WHAT IS REQUIRED: Every line of the material below, from the top through the line with "localparam int RUN_W", should be reproduced exactly.

MATERIAL PROVIDED:
━━━━━━
$ cat config.mk
export PLATFORM = sky130hd
export DESIGN_NAME = k_way_heap_merge
export DESIGN_NICKNAME = d
export VERILOG_FILES = /design/src/hw/rtl/kwhm_pkg.sv /design/src/hw/rtl/kwhm_ram.sv /design/src/hw/rtl/kwhm_datapath.sv /design/src/hw/rtl/kwhm_ctrl.sv /design/src/hw/rtl/k_way_heap_merge.sv
export SDC_FILE = /design/constraint.sdc
export NUM_CORES = 1
export LEC_CHECK = 0
export ABC_CLOCK_PERIOD_IN_PS = 6300
export BUFFER_PORTS_ARGS = -buffer_cell sky130_fd_sc_hd__buf_2
export CELL_PAD_IN_SITES_DETAIL_PLACEMENT = 1
export CELL_PAD_IN_SITES_GLOBAL_PLACEMENT = 2
export CORE_AREA = 2 2 309 280
export DETAILED_ROUTE_END_ITERATION = 10
export DIE_AREA = 0 0 311 282
export GPL_ROUTABILITY_DRIVEN = 1
export PLACE_DENSITY_LB_ADDON = 0.1
export SLEW_MARGIN = 20
export SYNTH_ARGS = -nofsm -noshare
export SYNTH_HDL_FRONTEND = slang
export SYNTH_SLANG_ARGS = --single-unit
$ cat constraint.sdc
create_clock -name clk_i -period 6.3 [get_ports clk_i]
set_input_delay 0.945 -clock clk_i [delete_from_list [all_inputs] [get_ports clk_i]]
set_output_delay 0.945 -clock clk_i [all_outputs]
set_load 0.02 [all_outputs]
$ cat src/hw/rtl/kwhm_pkg.sv
// ----------------------------------------------------------------------------
// kwhm_pkg
// Shared types and constants of the k-way heap merge: controller states,
// datapath operation codes and the status group the datapath reports back.
// ----------------------------------------------------------------------------
`default_nettype none

package kwhm_pkg;

  // fixed field widths
  localparam int RUN_W = 4;  // run number
  localparam int CFG_W = 5;  // runs-in-use register and report counter

  // one operation per cycle, issued by the controller
  typedef enum logic [3:0] {
    OP_NONE,
    OP_LOAD,
    OP_PUSH_INIT,
    OP_SU_RD,
    OP_SU_CMP,
    OP_RPT,
    OP_FIN,
    OP_POP_RD,
    OP_POP_LD,
    OP_SD_RD,
    OP_SD_CMP
  } dp_op_e;

  // controller states
  typedef enum logic [3:0] {
    ST_IDLE,
    ST_PUSH,
    ST_SU_RD,
    ST_SU_CMP,
    ST_RPT,
    ST_FIN,
    ST_POP_RD,
    ST_POP_LD,
    ST_SD_RD,
    ST_SD_CMP
  } ctrl_state_e;

  // datapath flags seen by the controller
  typedef struct packed {
    logic push_ok;     // element present and heap not full
    logic idx_zero;    // hole has reached the root
    logic up_less;     // carried entry orders before its parent
    logic rpt_last;    // this report completes the fill phase (or merge phase)
    logic heap_empty;  // nothing left to pop
    logic last_pop;    // pop leaves the heap empty
    logic sd_stay;     // carried entry stays at the hole
    logic out_free;    // output slot can take a result this cycle
    logic done;        // finished result already produced
  } dp_status_t;

endpackage

`default_nettype wire

$ cat src/hw/rtl/kwhm_ram.sv
// ----------------------------------------------------------------------------
// kwhm_ram
// Generic RAM: one write port, two read ports, registered read data.
// ----------------------------------------------------------------------------
`default_nettype none

module kwhm_ram #(
  parameter int WIDTH = 36,
  parameter int DEPTH = 16
) (
  input  wire logic                     clk_i,
  input  wire logic                     we_i,
  input  wire logic [$clog2(DEPTH)-1:0] waddr_i,
  input  wire logic [WIDTH-1:0]         wdata_i,
  input  wire logic [$clog2(DEPTH)-1:0] raddr_a_i,
  input  wire logic [$clog2(DEPTH)-1:0] raddr_b_i,
  output logic      [WIDTH-1:0]         rdata_a_o,
  output logic      [WIDTH-1:0]         rdata_b_o
);

  logic [WIDTH-1:0] mem_q [DEPTH];

  // write port
  always_ff @(posedge clk_i) begin
    if (we_i) begin
      mem_q[waddr_i] <= wdata_i;
    end
  end

  // registered read ports
  always_ff @(posedge clk_i) begin
    rdata_a_o <= mem_q[raddr_a_i];
    rdata_b_o <= mem_q[raddr_b_i];
  end

endmodule

`default_nettype wire

$ cat src/hw/rtl/kwhm_datapath.sv
// ----------------------------------------------------------------------------
// kwhm_datapath
// Heap storage, carried entry, hole index, counters and the output register.
// Executes one controller operation per cycle and reports status flags.
// ----------------------------------------------------------------------------
`default_nettype none

module kwhm_datapath #(
  parameter int MAX_RUNS   = 16,
  parameter int VALUE_BITS = 32
) (
  input  wire logic                         clk_i,
  input  wire logic                         rst_ni,
  input  wire logic                         cfg_we_i,
  input  wire logic [kwhm_pkg::CFG_W-1:0]   cfg_wdata_i,
  input  wire logic [kwhm_pkg::RUN_W-1:0]   run_index_i,
  input  wire logic signed [VALUE_BITS-1:0] run_value_i,
  input  wire logic                         run_exhausted_i,
  input  wire logic                         out_stall_i,
  output logic                              out_valid_o,
  output logic signed [VALUE_BITS-1:0]      merged_value_o,
  output logic [kwhm_pkg::RUN_W-1:0]        source_run_o,
  output logic                              finished_o,
  input  wire kwhm_pkg::dp_op_e             op_i,
  output kwhm_pkg::dp_status_t              status_o
);

  import kwhm_pkg::*;

  localparam int IW = $clog2(MAX_RUNS);
  localparam int SW = $clog2(MAX_RUNS + 1);
  localparam int CW = IW + 2;
  localparam int EW = VALUE_BITS + RUN_W;
  localparam int NeedCapInt = (MAX_RUNS < (1 << CFG_W) - 1) ? MAX_RUNS : (1 << CFG_W) - 1;
  localparam logic [CFG_W-1:0] NeedCap = CFG_W'(NeedCapInt);

  // order by signed value, then by run number
  function automatic logic entry_lt(input logic [VALUE_BITS-1:0] av,
                                    input logic [RUN_W-1:0]      ar,
                                    input logic [VALUE_BITS-1:0] bv,
                                    input logic [RUN_W-1:0]      br);
    return ($signed(av) < $signed(bv)) || ((av == bv) && (ar < br));
  endfunction

  // control registers
  logic [CFG_W-1:0] cfg_q, cfg_d;
  logic [SW-1:0]    size_q, size_d;
  logic [CFG_W-1:0] rpt_q, rpt_d;
  logic             done_q, done_d;
  logic             out_valid_q, out_valid_d;

  // payload registers
  logic [IW-1:0]         idx_q, idx_d;
  logic [VALUE_BITS-1:0] cur_val_q, cur_val_d;
  logic [RUN_W-1:0]      cur_run_q, cur_run_d;
  logic                  exh_q, exh_d;
  logic [VALUE_BITS-1:0] out_val_q, out_val_d;
  logic [RUN_W-1:0]      out_run_q, out_run_d;
  logic                  out_fin_q, out_fin_d;

  // heap memory ports
  logic          we;
  logic [IW-1:0] waddr, raddr_a, raddr_b;
  logic [EW-1:0] wdata, rd_a, rd_b;

  logic [CFG_W-1:0]      need;
  logic [IW-1:0]         par_idx;
  logic [CW-1:0]         child_l, child_r, size_ext;
  logic                  l_ok, r_ok, pick_l, pick_r;
  logic [VALUE_BITS-1:0] a_val, b_val, best_val;
  logic [RUN_W-1:0]      a_run, b_run, best_run;

  kwhm_ram #(
    .WIDTH (EW),
    .DEPTH (MAX_RUNS)
  ) u_heap_ram (
    .clk_i     (clk_i),
    .we_i      (we),
    .waddr_i   (waddr),
    .wdata_i   (wdata),
    .raddr_a_i (raddr_a),
    .raddr_b_i (raddr_b),
    .rdata_a_o (rd_a),
    .rdata_b_o (rd_b)
  );

  // effective run count, clamped to 1..max
  always_comb begin
    if (cfg_q == '0) begin
      need = CFG_W'(1);
    end else if (cfg_q > NeedCap) begin
      need = NeedCap;
    end else begin
      need = cfg_q;
    end
  end

  // heap index arithmetic
  assign par_idx  = (idx_q - IW'(1)) >> 1;
  assign child_l  = {1'b0, idx_q, 1'b1};
  assign child_r  = child_l + CW'(1);
  assign size_ext = CW'(size_q);
  assign l_ok     = child_l < size_ext;
  assign r_ok     = child_r < size_ext;

  // sift-down child selection
  assign a_val    = rd_a[EW-1:RUN_W];
  assign a_run    = rd_a[RUN_W-1:0];
  assign b_val    = rd_b[EW-1:RUN_W];
  assign b_run    = rd_b[RUN_W-1:0];
  assign pick_l   = l_ok && entry_lt(a_val, a_run, cur_val_q, cur_run_q);
  assign best_val = pick_l ? a_val : cur_val_q;
  assign best_run = pick_l ? a_run : cur_run_q;
  assign pick_r   = r_ok && entry_lt(b_val, b_run, best_val, best_run);

  // status back to the controller
  always_comb begin
    status_o.push_ok    = !exh_q && (size_q != SW'(MAX_RUNS));
    status_o.idx_zero   = idx_q == '0;
    status_o.up_less    = entry_lt(cur_val_q, cur_run_q, a_val, a_run);
    status_o.rpt_last   = ((CFG_W + 1)'(rpt_q) + (CFG_W + 1)'(1)) >= (CFG_W + 1)'(need);
    status_o.heap_empty = size_q == '0;
    status_o.last_pop   = size_q == SW'(1);
    status_o.sd_stay    = !pick_l && !pick_r;
    status_o.out_free   = !out_valid_q || !out_stall_i;
    status_o.done       = done_q;
  end

  // operation decode
  always_comb begin
    cfg_d       = cfg_q;
    size_d      = size_q;
    rpt_d       = rpt_q;
    done_d      = done_q;
    out_valid_d = out_valid_q;
    idx_d       = idx_q;
    cur_val_d   = cur_val_q;
    cur_run_d   = cur_run_q;
    exh_d       = exh_q;
    out_val_d   = out_val_q;
    out_run_d   = out_run_q;
    out_fin_d   = out_fin_q;
    we          = 1'b0;
    waddr       = idx_q;
    wdata       = {cur_val_q, cur_run_q};
    raddr_a     = par_idx;
    raddr_b     = IW'(child_r);

    if (cfg_we_i) begin
      cfg_d = cfg_wdata_i;
    end
    // output transfer frees the slot
    if (out_valid_q && !out_stall_i) begin
      out_valid_d = 1'b0;
    end

    unique case (op_i)
      OP_LOAD: begin
        cur_val_d = run_value_i;
        cur_run_d = run_index_i;
        exh_d     = run_exhausted_i;
      end
      OP_PUSH_INIT: begin
        idx_d  = IW'(size_q);
        size_d = size_q + SW'(1);
      end
      OP_SU_RD: begin
        raddr_a = par_idx;
        we      = status_o.idx_zero;
      end
      OP_SU_CMP: begin
        we = 1'b1;
        if (status_o.up_less) begin
          wdata = rd_a;
          idx_d = par_idx;
        end
      end
      OP_RPT: begin
        if (rpt_q < need) begin
          rpt_d = rpt_q + CFG_W'(1);
        end
      end
      OP_FIN: begin
        out_valid_d = 1'b1;
        out_val_d   = '0;
        out_run_d   = '0;
        out_fin_d   = 1'b1;
        done_d      = 1'b1;
      end
      OP_POP_RD: begin
        raddr_a = '0;
        raddr_b = IW'(size_q - SW'(1));
      end
      OP_POP_LD: begin
        out_valid_d = 1'b1;
        out_val_d   = a_val;
        out_run_d   = a_run;
        out_fin_d   = 1'b0;
        cur_val_d   = b_val;
        cur_run_d   = b_run;
        size_d      = size_q - SW'(1);
        idx_d       = '0;
      end
      OP_SD_RD: begin
        raddr_a = IW'(child_l);
        raddr_b = IW'(child_r);
      end
      OP_SD_CMP: begin
        we = 1'b1;
        if (pick_r) begin
          wdata = rd_b;
          idx_d = IW'(child_r);
        end else if (pick_l) begin
          wdata = rd_a;
          idx_d = IW'(child_l);
        end
      end
      default: begin
      end
    endcase
  end

  // control state
  always_ff @(posedge clk_i or negedge rst_ni) begin
    if (!rst_ni) begin
      cfg_q       <= CFG_W'(1);
      size_q      <= '0;
      rpt_q       <= '0;
      done_q      <= 1'b0;
      out_valid_q <= 1'b0;
    end else begin
      cfg_q       <= cfg_d;
      size_q      <= size_d;
      rpt_q       <= rpt_d;
      done_q      <= done_d;
      out_valid_q <= out_valid_d;
    end
  end

  // payload
  always_ff @(posedge clk_i) begin
    idx_q     <= idx_d;
    cur_val_q <= cur_val_d;
    cur_run_q <= cur_run_d;
    exh_q     <= exh_d;
    out_val_q <= out_val_d;
    out_run_q <= out_run_d;
    out_fin_q <= out_fin_d;
  end

  assign out_valid_o    = out_valid_q;
  assign merged_value_o = out_val_q;
  assign source_run_o   = out_run_q;
  assign finished_o     = out_fin_q;

endmodule

`default_nettype wire

$ cat src/hw/rtl/kwhm_ctrl.sv
// ----------------------------------------------------------------------------
// kwhm_ctrl
// Sequencer of the heap merge: takes one item, pushes a present one (sift-up),
// counts the report; after the fill, pops the root (sift-down) or finishes.
// ----------------------------------------------------------------------------
`default_nettype none

module kwhm_ctrl (
  input  wire logic                 clk_i,
  input  wire logic                 rst_ni,
  input  wire logic                 in_valid_i,
  output logic                      in_stall_o,
  input  wire kwhm_pkg::dp_status_t status_i,
  output kwhm_pkg::dp_op_e          op_o
);

  import kwhm_pkg::*;

  ctrl_state_e state_q, state_d;
  logic        in_xfer;

  assign in_stall_o = state_q != ST_IDLE;
  assign in_xfer    = in_valid_i && !in_stall_o;

  // next state
  always_comb begin
    state_d = state_q;
    unique case (state_q)
      ST_IDLE: begin
        if (in_xfer && !status_i.done) begin
          state_d = ST_PUSH;
        end
      end
      ST_PUSH: begin
        state_d = status_i.push_ok ? ST_SU_RD : ST_RPT;
      end
      ST_SU_RD: begin
        state_d = status_i.idx_zero ? ST_RPT : ST_SU_CMP;
      end
      ST_SU_CMP: begin
        state_d = status_i.up_less ? ST_SU_RD : ST_RPT;
      end
      ST_RPT: begin
        if (!status_i.rpt_last) begin
          state_d = ST_IDLE;
        end else if (status_i.heap_empty) begin
          state_d = ST_FIN;
        end else begin
          state_d = ST_POP_RD;
        end
      end
      ST_FIN: begin
        if (status_i.out_free) begin
          state_d = ST_IDLE;
        end
      end
      ST_POP_RD: begin
        if (status_i.out_free) begin
          state_d = ST_POP_LD;
        end
      end
      ST_POP_LD: begin
        state_d = status_i.last_pop ? ST_IDLE : ST_SD_RD;
      end
      ST_SD_RD: begin
        state_d = ST_SD_CMP;
      end
      ST_SD_CMP: begin
        state_d = status_i.sd_stay ? ST_IDLE : ST_SD_RD;
      end
      default: begin
        state_d = ST_IDLE;
      end
    endcase
  end

  // operation issued to the datapath
  always_comb begin
    op_o = OP_NONE;
    unique case (state_q)
      ST_IDLE: begin
        if (in_xfer && !status_i.done) begin
          op_o = OP_LOAD;
        end
      end
      ST_PUSH: begin
        if (status_i.push_ok) begin
          op_o = OP_PUSH_INIT;
        end
      end
      ST_SU_RD:  op_o = OP_SU_RD;
      ST_SU_CMP: op_o = OP_SU_CMP;
      ST_RPT:    op_o = OP_RPT;
      ST_FIN: begin
        if (status_i.out_free) begin
          op_o = OP_FIN;
        end
      end
      ST_POP_RD: op_o = OP_POP_RD;
      ST_POP_LD: op_o = OP_POP_LD;
      ST_SD_RD:  op_o = OP_SD_RD;
      ST_SD_CMP: op_o = OP_SD_CMP;
      default:   op_o = OP_NONE;
    endcase
  end

  // state register
  always_ff @(posedge clk_i or negedge rst_ni) begin
    if (!rst_ni) begin
      state_q <= ST_IDLE;
    end else begin
      state_q <= state_d;
    end
  end

endmodule

`default_nettype wire

$ cat src/hw/rtl/k_way_heap_merge.sv
// ----------------------------------------------------------------------------
// k_way_heap_merge
// Merges up to MAX_RUNS sorted runs into one ascending stream with a min-heap.
// ----------------------------------------------------------------------------
// Write the number of runs to cfg_wdata_i, then send one head report per run
// (its first element, or run_exhausted_i set for an empty run). After the last
// report, and after each later item, the smallest (value, run) pair goes out;
// equal values leave lowest run first. Each later item refills or exhausts the
// run given in source_run_o. When the heap runs dry one result with
// finished_o set is sent and further items are taken and dropped until reset.
// Items are handled one at a time. Each item is taken, set up for its push
// and its report counted; its sift-up reads and compares against each parent
// until it stops or reaches the root. When it produces an element, the root
// and last entry are read and the result loaded, then the sift-down reads and
// compares the children of each level while entries remain; the finished
// result is loaded alone. A stalled output holds the item until the previous
// result has left. Each compare waits on the registered read of the single
// heap RAM.
`default_nettype none

module k_way_heap_merge #(
  parameter int MAX_RUNS   = 16,
  parameter int VALUE_BITS = 32
) (
  input  wire logic                         clk_i,
  input  wire logic                         rst_ni,
  // configuration
  input  wire logic                         cfg_we_i,
  input  wire logic [4:0]                   cfg_wdata_i,
  // input channel
  input  wire logic                         in_valid_i,
  output logic                              in_stall_o,
  input  wire logic [3:0]                   run_index_i,
  input  wire logic signed [VALUE_BITS-1:0] run_value_i,
  input  wire logic                         run_exhausted_i,
  // output channel
  output logic                              out_valid_o,
  input  wire logic                         out_stall_i,
  output logic signed [VALUE_BITS-1:0]      merged_value_o,
  output logic [3:0]                        source_run_o,
  output logic                              finished_o
);

  import kwhm_pkg::*;

  dp_op_e     dp_op;
  dp_status_t dp_status;

  kwhm_ctrl u_ctrl (
    .clk_i      (clk_i),
    .rst_ni     (rst_ni),
    .in_valid_i (in_valid_i),
    .in_stall_o (in_stall_o),
    .status_i   (dp_status),
    .op_o       (dp_op)
  );

  kwhm_datapath #(
    .MAX_RUNS   (MAX_RUNS),
    .VALUE_BITS (VALUE_BITS)
  ) u_datapath (
    .clk_i           (clk_i),
    .rst_ni          (rst_ni),
    .cfg_we_i        (cfg_we_i),
    .cfg_wdata_i     (cfg_wdata_i),
    .run_index_i     (run_index_i),
    .run_value_i     (run_value_i),
    .run_exhausted_i (run_exhausted_i),
    .out_stall_i     (out_stall_i),
    .out_valid_o     (out_valid_o),
    .merged_value_o  (merged_value_o),
    .source_run_o    (source_run_o),
    .finished_o      (finished_o),
    .op_i            (dp_op),
    .status_o        (dp_status)
  );

  // an item is captured only on an input transfer
  a_load_on_xfer: assert property (@(posedge clk_i) disable iff (!rst_ni)
    (dp_op == OP_LOAD) |-> (in_valid_i && !in_stall_o))
    else $error("item captured without input transfer");

  // a popped element never overwrites a pending result
  a_pop_slot_free: assert property (@(posedge clk_i) disable iff (!rst_ni)
    (dp_op == OP_POP_LD) |-> !out_valid_o)
    else $error("pop loads an occupied output slot");

  // the finished result never overwrites a pending result
  a_fin_slot_free: assert property (@(posedge clk_i) disable iff (!rst_ni)
    (dp_op == OP_FIN) |-> dp_status.out_free)
    else $error("finish loads an occupied output slot");

  // nothing is produced once the merge has finished and drained
  a_quiet_after_done: assert property (@(posedge clk_i) disable iff (!rst_ni)
    (dp_status.done && !out_valid_o) |=> !out_valid_o)
    else $error("result produced after finish");

endmodule

`default_nettype wire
━━━━━━
ANSWER:
$ cat config.mk
export PLATFORM = sky130hd
export DESIGN_NAME = k_way_heap_merge
export DESIGN_NICKNAME = d
export VERILOG_FILES = /design/src/hw/rtl/kwhm_pkg.sv /design/src/hw/rtl/kwhm_ram.sv /design/src/hw/rtl/kwhm_datapath.sv /design/src/hw/rtl/kwhm_ctrl.sv /design/src/hw/rtl/k_way_heap_merge.sv
export SDC_FILE = /design/constraint.sdc
export NUM_CORES = 1
export LEC_CHECK = 0
export ABC_CLOCK_PERIOD_IN_PS = 6300
export BUFFER_PORTS_ARGS = -buffer_cell sky130_fd_sc_hd__buf_2
export CELL_PAD_IN_SITES_DETAIL_PLACEMENT = 1
export CELL_PAD_IN_SITES_GLOBAL_PLACEMENT = 2
export CORE_AREA = 2 2 309 280
export DETAILED_ROUTE_END_ITERATION = 10
export DIE_AREA = 0 0 311 282
export GPL_ROUTABILITY_DRIVEN = 1
export PLACE_DENSITY_LB_ADDON = 0.1
export SLEW_MARGIN = 20
export SYNTH_ARGS = -nofsm -noshare
export SYNTH_HDL_FRONTEND = slang
export SYNTH_SLANG_ARGS = --single-unit
$ cat constraint.sdc
create_clock -name clk_i -period 6.3 [get_ports clk_i]
set_input_delay 0.945 -clock clk_i [delete_from_list [all_inputs] [get_ports clk_i]]
set_output_delay 0.945 -clock clk_i [all_outputs]
set_load 0.02 [all_outputs]
$ cat src/hw/rtl/kwhm_pkg.sv
// ----------------------------------------------------------------------------
// kwhm_pkg
// Shared types and constants of the k-way heap merge: controller states,
// datapath operation codes and the status group the datapath reports back.
// ----------------------------------------------------------------------------
`default_nettype none

package kwhm_pkg;

  // fixed field widths
  localparam int RUN_W = 4;  // run number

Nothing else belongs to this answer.